**DATA SHOWN**:
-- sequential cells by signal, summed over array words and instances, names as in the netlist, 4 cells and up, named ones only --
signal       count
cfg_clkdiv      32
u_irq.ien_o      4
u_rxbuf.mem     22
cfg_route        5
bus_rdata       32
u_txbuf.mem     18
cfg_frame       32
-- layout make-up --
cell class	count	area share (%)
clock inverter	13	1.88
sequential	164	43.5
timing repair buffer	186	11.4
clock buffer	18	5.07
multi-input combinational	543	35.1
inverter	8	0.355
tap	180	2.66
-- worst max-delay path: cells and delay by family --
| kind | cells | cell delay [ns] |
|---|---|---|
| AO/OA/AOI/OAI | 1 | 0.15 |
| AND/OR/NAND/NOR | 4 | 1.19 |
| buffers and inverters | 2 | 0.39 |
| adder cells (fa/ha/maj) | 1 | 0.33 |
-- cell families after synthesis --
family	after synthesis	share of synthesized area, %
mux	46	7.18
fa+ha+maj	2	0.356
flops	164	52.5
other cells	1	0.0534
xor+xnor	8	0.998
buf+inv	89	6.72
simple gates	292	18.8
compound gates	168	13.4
===== src/rtl/lps_pkg.sv =====
package lps_pkg;

    localparam int NUM_STATES = 5;

    // One-hot encoding; bit order is visible on the state_oh port
    typedef enum logic [NUM_STATES-1:0] {
        ST_NORMAL  = 5'b00001,
        ST_STOPGNT = 5'b00010,
        ST_SLEEP   = 5'b00100,
        ST_DEEP    = 5'b01000,
        ST_RELOCK  = 5'b10000
    } lps_state_e;

endpackage


===== src/rtl/lps_relock_timer.sv =====
module lps_relock_timer #(
    parameter int CNT_MAX = 30
) (
    input  logic clk,
    input  logic rst_n,
    input  logic clear,
    input  logic run,
    input  logic tick,
    output logic done
);
    localparam int CW = $clog2(CNT_MAX + 1);
    localparam logic [CW-1:0] LAST = CW'(CNT_MAX - 1);

    typedef struct packed {
        logic [CW-1:0] cnt;
    } tmr_t;

    tmr_t r_d, r_q;

    always_comb begin
        r_d = r_q;
        if (clear || !run) begin
            r_d.cnt = '0;
        end else if (tick && r_q.cnt != LAST) begin
            r_d.cnt = r_q.cnt + 1'b1;
        end
    end

    assign done = run && !clear && tick && (r_q.cnt == LAST);

    always_ff @(posedge clk or negedge rst_n) begin
        if (!rst_n) r_q <= '0;
        else        r_q <= r_d;
    end

    // a clear always empties the count
    a_r9_count_cleared: assert property (@(posedge clk) disable iff (!rst_n)
        clear |=> (r_q.cnt == '0));

    // count never moves without a tick
    a_r5_tick_only: assert property (@(posedge clk) disable iff (!rst_n)
        (run && !clear && !tick) |=> $stable(r_q.cnt));

endmodule


===== src/rtl/lps_bus_monitor.sv =====
module lps_bus_monitor (
    input  logic clk,
    input  logic rst_n,
    input  logic clear,
    input  logic in_deep,
    input  logic in_sleep,
    input  logic in_stopgnt,
    input  logic stop_req,
    input  logic sleep_req,
    output logic violation
);
    typedef struct packed {
        logic guard;
        logic viol;
        logic stop_prev;
        logic sleep_prev;
    } mon_t;

    mon_t m_d, m_q;
    logic watching;
    logic bad_edge;

    always_comb begin
        watching = m_q.guard || in_deep;
        bad_edge = (stop_req != m_q.stop_prev) ||
                   ((sleep_req != m_q.sleep_prev) && !in_sleep);

        m_d            = m_q;
        m_d.stop_prev  = stop_req;
        m_d.sleep_prev = sleep_req;
        if (clear) begin
            m_d.guard = 1'b0;
            m_d.viol  = 1'b0;
        end else begin
            if (in_deep)         m_d.guard = 1'b1;
            else if (in_stopgnt) m_d.guard = 1'b0;
            if (watching && bad_edge) m_d.viol = 1'b1;
        end
    end

    assign violation = m_q.viol;

    always_ff @(posedge clk or negedge rst_n) begin
        if (!rst_n) m_q <= '0;
        else        m_q <= m_d;
    end

    // flag is sticky until cleared
    a_r7_sticky: assert property (@(posedge clk) disable iff (!rst_n)
        (violation && !clear) |=> violation);

    // clear wins
    a_r9_viol_cleared: assert property (@(posedge clk) disable iff (!rst_n)
        clear |=> !violation);

endmodule


===== src/rtl/lps_sequencer.sv =====
module lps_sequencer
    import lps_pkg::*;
#(
    parameter int RELOCK_US    = 30,
    parameter int TICKS_PER_US = 1
) (
    input  logic                  clk,
    input  logic                  rst_n,
    input  logic                  stop_req,
    input  logic                  sleep_req,
    input  logic                  deep_req,
    input  logic                  reset_req,
    input  logic                  tick,
    output logic [NUM_STATES-1:0] state_oh,
    output logic                  snoop_ok,
    output logic                  irq_latch_en,
    output logic                  violation
);
    localparam int RELOCK_TICKS = RELOCK_US * TICKS_PER_US;

    typedef struct packed {
        lps_state_e st;
    } seq_t;

    seq_t s_d, s_q;
    logic relock_done;
    logic quiet;

    lps_relock_timer #(.CNT_MAX(RELOCK_TICKS)) u_timer (
        .clk   (clk),
        .rst_n (rst_n),
        .clear (reset_req),
        .run   (s_q.st == ST_RELOCK),
        .tick  (tick),
        .done  (relock_done)
    );

    lps_bus_monitor u_mon (
        .clk        (clk),
        .rst_n      (rst_n),
        .clear      (reset_req),
        .in_deep    (s_q.st == ST_DEEP),
        .in_sleep   (s_q.st == ST_SLEEP),
        .in_stopgnt (s_q.st == ST_STOPGNT),
        .stop_req   (stop_req),
        .sleep_req  (sleep_req),
        .violation  (violation)
    );

    always_comb begin
        s_d = s_q;
        if (reset_req) begin
            s_d.st = ST_NORMAL;
        end else begin
            unique case (s_q.st)
                ST_NORMAL:  if (stop_req) s_d.st = ST_STOPGNT;
                ST_STOPGNT: begin
                    if (stop_req && sleep_req)        s_d.st = ST_SLEEP;
                    else if (!stop_req && !sleep_req) s_d.st = ST_NORMAL;
                end
                ST_SLEEP: begin
                    if (deep_req)        s_d.st = ST_DEEP;
                    else if (!sleep_req) s_d.st = ST_STOPGNT;
                end
                ST_DEEP:    if (!deep_req)   s_d.st = ST_RELOCK;
                ST_RELOCK:  if (relock_done) s_d.st = ST_SLEEP;
                default:    s_d.st = ST_NORMAL;
            endcase
        end
    end

    always_ff @(posedge clk or negedge rst_n) begin
        if (!rst_n) s_q.st <= ST_NORMAL;
        else        s_q    <= s_d;
    end

    assign quiet        = (s_q.st == ST_DEEP) || (s_q.st == ST_RELOCK);
    assign state_oh     = s_q.st;
    assign snoop_ok     = !quiet;
    assign irq_latch_en = !quiet;

    // exactly one state bit
    a_r10_onehot: assert property (@(posedge clk) disable iff (!rst_n)
        $countones(state_oh) == 1);

    // Deep Sleep entered only from Sleep
    a_r4_deep_from_sleep: assert property (@(posedge clk) disable iff (!rst_n)
        $rose(state_oh[3]) |-> $past(state_oh[2]));

    // reset request lands in Normal with a clear flag
    a_r9_reset_normal: assert property (@(posedge clk) disable iff (!rst_n)
        reset_req |=> (state_oh == 5'b00001) && !violation);

    // relock wait cannot end without a tick
    a_r5_wait_holds: assert property (@(posedge clk) disable iff (!rst_n)
        (state_oh[4] && !tick && !reset_req) |=> state_oh[4]);

    // deep states report no snoop and no interrupt latch
    a_r6_quiet_flags: assert property (@(posedge clk) disable iff (!rst_n)
        (state_oh[3] || state_oh[4]) |-> (!snoop_ok && !irq_latch_en));

endmodule
[config.mk]
export PLATFORM = sky130hd
export DESIGN_NAME = xfer_cnt_unit
export DESIGN_NICKNAME = d
export VERILOG_FILES = /design/src/rtl/xfer_cnt_pkg.sv /design/src/rtl/xfer_cnt_regs.sv /design/src/rtl/xfer_len_calc.sv /design/src/rtl/xfer_dma_engine.sv /design/src/rtl/xfer_cnt_unit.sv
export SDC_FILE = /design/constraint.sdc
export NUM_CORES = 1
export LEC_CHECK = 0
export BUFFER_PORTS_ARGS = -buffer_cell sky130_fd_sc_hd__buf_4
export CAP_MARGIN = 10
export CORE_ASPECT_RATIO = 1.4
export CORE_MARGIN = 2
export CORE_UTILIZATION = 47
export DETAILED_ROUTE_END_ITERATION = 10
export GPL_TIMING_DRIVEN = 0
export HOLD_SLACK_MARGIN = 0.05
export PLACE_DENSITY_LB_ADDON = 0.15
export SLEW_MARGIN = 5
export SYNTH_ARGS = -nofsm -noshare
export SYNTH_HDL_FRONTEND = slang
export SYNTH_SLANG_ARGS = --single-unit
export TNS_END_PERCENT = 5
[constraint.sdc]
create_clock -name clk -period 3.5 [get_ports clk]
set_input_delay 0.525 -clock clk [delete_from_list [all_inputs] [get_ports clk]]
set_output_delay 0.525 -clock clk [all_outputs]
set_load 0.005 [all_outputs]
==> src/rtl/kp_scanner.sv <==
module kp_scanner
  import kp_pkg::*;
#(
  parameter int SETTLE_CYC  = 50000,
  parameter int PRESS_CYC   = 500000,
  parameter int STROBE_CYC  = 25000,
  parameter int RELEASE_CYC = 1000000
) (
  input  logic                clk,
  input  logic                rst,
  input  logic [KP_COLS-1:0]  col_n,
  output logic [KP_ROWS-1:0]  row_n,
  output logic                key_valid,
  output logic [3:0]          key_code,
  output logic [4:0]          dbg
);
  localparam int MAX_A   = (SETTLE_CYC > PRESS_CYC) ? SETTLE_CYC : PRESS_CYC;
  localparam int MAX_B   = (STROBE_CYC > RELEASE_CYC) ? STROBE_CYC : RELEASE_CYC;
  localparam int MAX_CYC = (MAX_A > MAX_B) ? MAX_A : MAX_B;
  localparam int TW      = (MAX_CYC > 2) ? $clog2(MAX_CYC) : 1;
  localparam logic [TW-1:0] L_SETTLE  = TW'(SETTLE_CYC - 1);
  localparam logic [TW-1:0] L_PRESS   = TW'(PRESS_CYC - 1);
  localparam logic [TW-1:0] L_STROBE  = TW'(STROBE_CYC - 1);
  localparam logic [TW-1:0] L_RELEASE = TW'(RELEASE_CYC - 1);

  kp_state_e          state;
  logic [KP_RW-1:0]   row_idx;
  logic [3:0]         held_code;
  logic               valid_q;

  logic [KP_COLS-1:0] col_s;
  logic               col_hit;
  logic [KP_CW-1:0]   col_idx;
  logic [3:0]         cur_code;
  logic               t_load;
  logic [TW-1:0]      t_val;
  logic               t_done;

  kp_sync #(.W(KP_COLS), .STAGES(2)) u_sync (
    .clk (clk), .rst (rst), .d (col_n), .q (col_s)
  );

  kp_col_pick #(.N(KP_COLS)) u_pick (
    .col_n (col_s), .hit (col_hit), .idx (col_idx)
  );

  kp_timer #(.W(TW)) u_timer (
    .clk (clk), .rst (rst), .load (t_load), .load_val (t_val), .done (t_done)
  );

  assign cur_code = kp_code(row_idx, col_idx);

  // Timer reload per phase entry
  always_comb begin
    t_load = 1'b0;
    t_val  = L_SETTLE;
    case (state)
      ST_INIT: begin
        t_load = 1'b1;
        t_val  = L_SETTLE;
      end
      ST_SETTLE: if (t_done) begin
        t_load = 1'b1;
        t_val  = col_hit ? L_PRESS : L_SETTLE;
      end
      ST_CONFIRM: if (t_done) begin
        t_load = 1'b1;
        t_val  = (col_hit && cur_code == held_code) ? L_STROBE : L_RELEASE;
      end
      ST_STROBE: if (t_done) begin
        t_load = 1'b1;
        t_val  = L_RELEASE;
      end
      ST_RELEASE: if (col_hit || t_done) begin
        t_load = 1'b1;
        t_val  = col_hit ? L_RELEASE : L_SETTLE;
      end
      default: ;
    endcase
  end

  always_ff @(posedge clk or posedge rst) begin
    if (rst) begin
      state     <= ST_INIT;
      row_idx   <= '0;
      held_code <= '0;
      valid_q   <= 1'b0;
    end else begin
      case (state)
        ST_INIT: begin
          row_idx   <= '0;
          held_code <= '0;
          valid_q   <= 1'b0;
          state     <= ST_SETTLE;
        end
        ST_SETTLE: if (t_done) begin
          if (col_hit) begin
            held_code <= cur_code;
            state     <= ST_CONFIRM;
          end else begin
            row_idx <= row_idx + 1'b1;
          end
        end
        ST_CONFIRM: if (t_done) begin
          if (col_hit && cur_code == held_code) begin
            valid_q <= 1'b1;
            state   <= ST_STROBE;
          end else begin
            state <= ST_RELEASE;
          end
        end
        ST_STROBE: if (t_done) begin
          valid_q <= 1'b0;
          state   <= ST_RELEASE;
        end
        ST_RELEASE: if (!col_hit && t_done) begin
          row_idx <= row_idx + 1'b1;
          state   <= ST_SETTLE;
        end
        default: state <= ST_INIT;
      endcase
    end
  end

  genvar r;
  generate
    for (r = 0; r < KP_ROWS; r++) begin : g_row
      assign row_n[r] = (row_idx != KP_RW'(r));
    end
  endgenerate

  assign key_valid = valid_q;
  assign key_code  = held_code;
  assign dbg       = {valid_q, held_code};
endmodule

**EXERCISE BRIEF**: Give again, word for word, every line of the listing above from the one with "s_d.st = ST_DEEP;" to the one with "a_r6_quiet_flags: assert property", both inclusive, and nothing beyond them.

**OUTPUT OF THE TASK**:
                    if (deep_req)        s_d.st = ST_DEEP;
                    else if (!sleep_req) s_d.st = ST_STOPGNT;
                end
                ST_DEEP:    if (!deep_req)   s_d.st = ST_RELOCK;
                ST_RELOCK:  if (relock_done) s_d.st = ST_SLEEP;
                default:    s_d.st = ST_NORMAL;
            endcase
        end
    end

    always_ff @(posedge clk or negedge rst_n) begin
        if (!rst_n) s_q.st <= ST_NORMAL;
        else        s_q    <= s_d;
    end

    assign quiet        = (s_q.st == ST_DEEP) || (s_q.st == ST_RELOCK);
    assign state_oh     = s_q.st;
    assign snoop_ok     = !quiet;
    assign irq_latch_en = !quiet;

    // exactly one state bit
    a_r10_onehot: assert property (@(posedge clk) disable iff (!rst_n)
        $countones(state_oh) == 1);

    // Deep Sleep entered only from Sleep
    a_r4_deep_from_sleep: assert property (@(posedge clk) disable iff (!rst_n)
        $rose(state_oh[3]) |-> $past(state_oh[2]));

    // reset request lands in Normal with a clear flag
    a_r9_reset_normal: assert property (@(posedge clk) disable iff (!rst_n)
        reset_req |=> (state_oh == 5'b00001) && !violation);

    // relock wait cannot end without a tick
    a_r5_wait_holds: assert property (@(posedge clk) disable iff (!rst_n)
        (state_oh[4] && !tick && !reset_req) |=> state_oh[4]);

    // deep states report no snoop and no interrupt latch
    a_r6_quiet_flags: assert property (@(posedge clk) disable iff (!rst_n)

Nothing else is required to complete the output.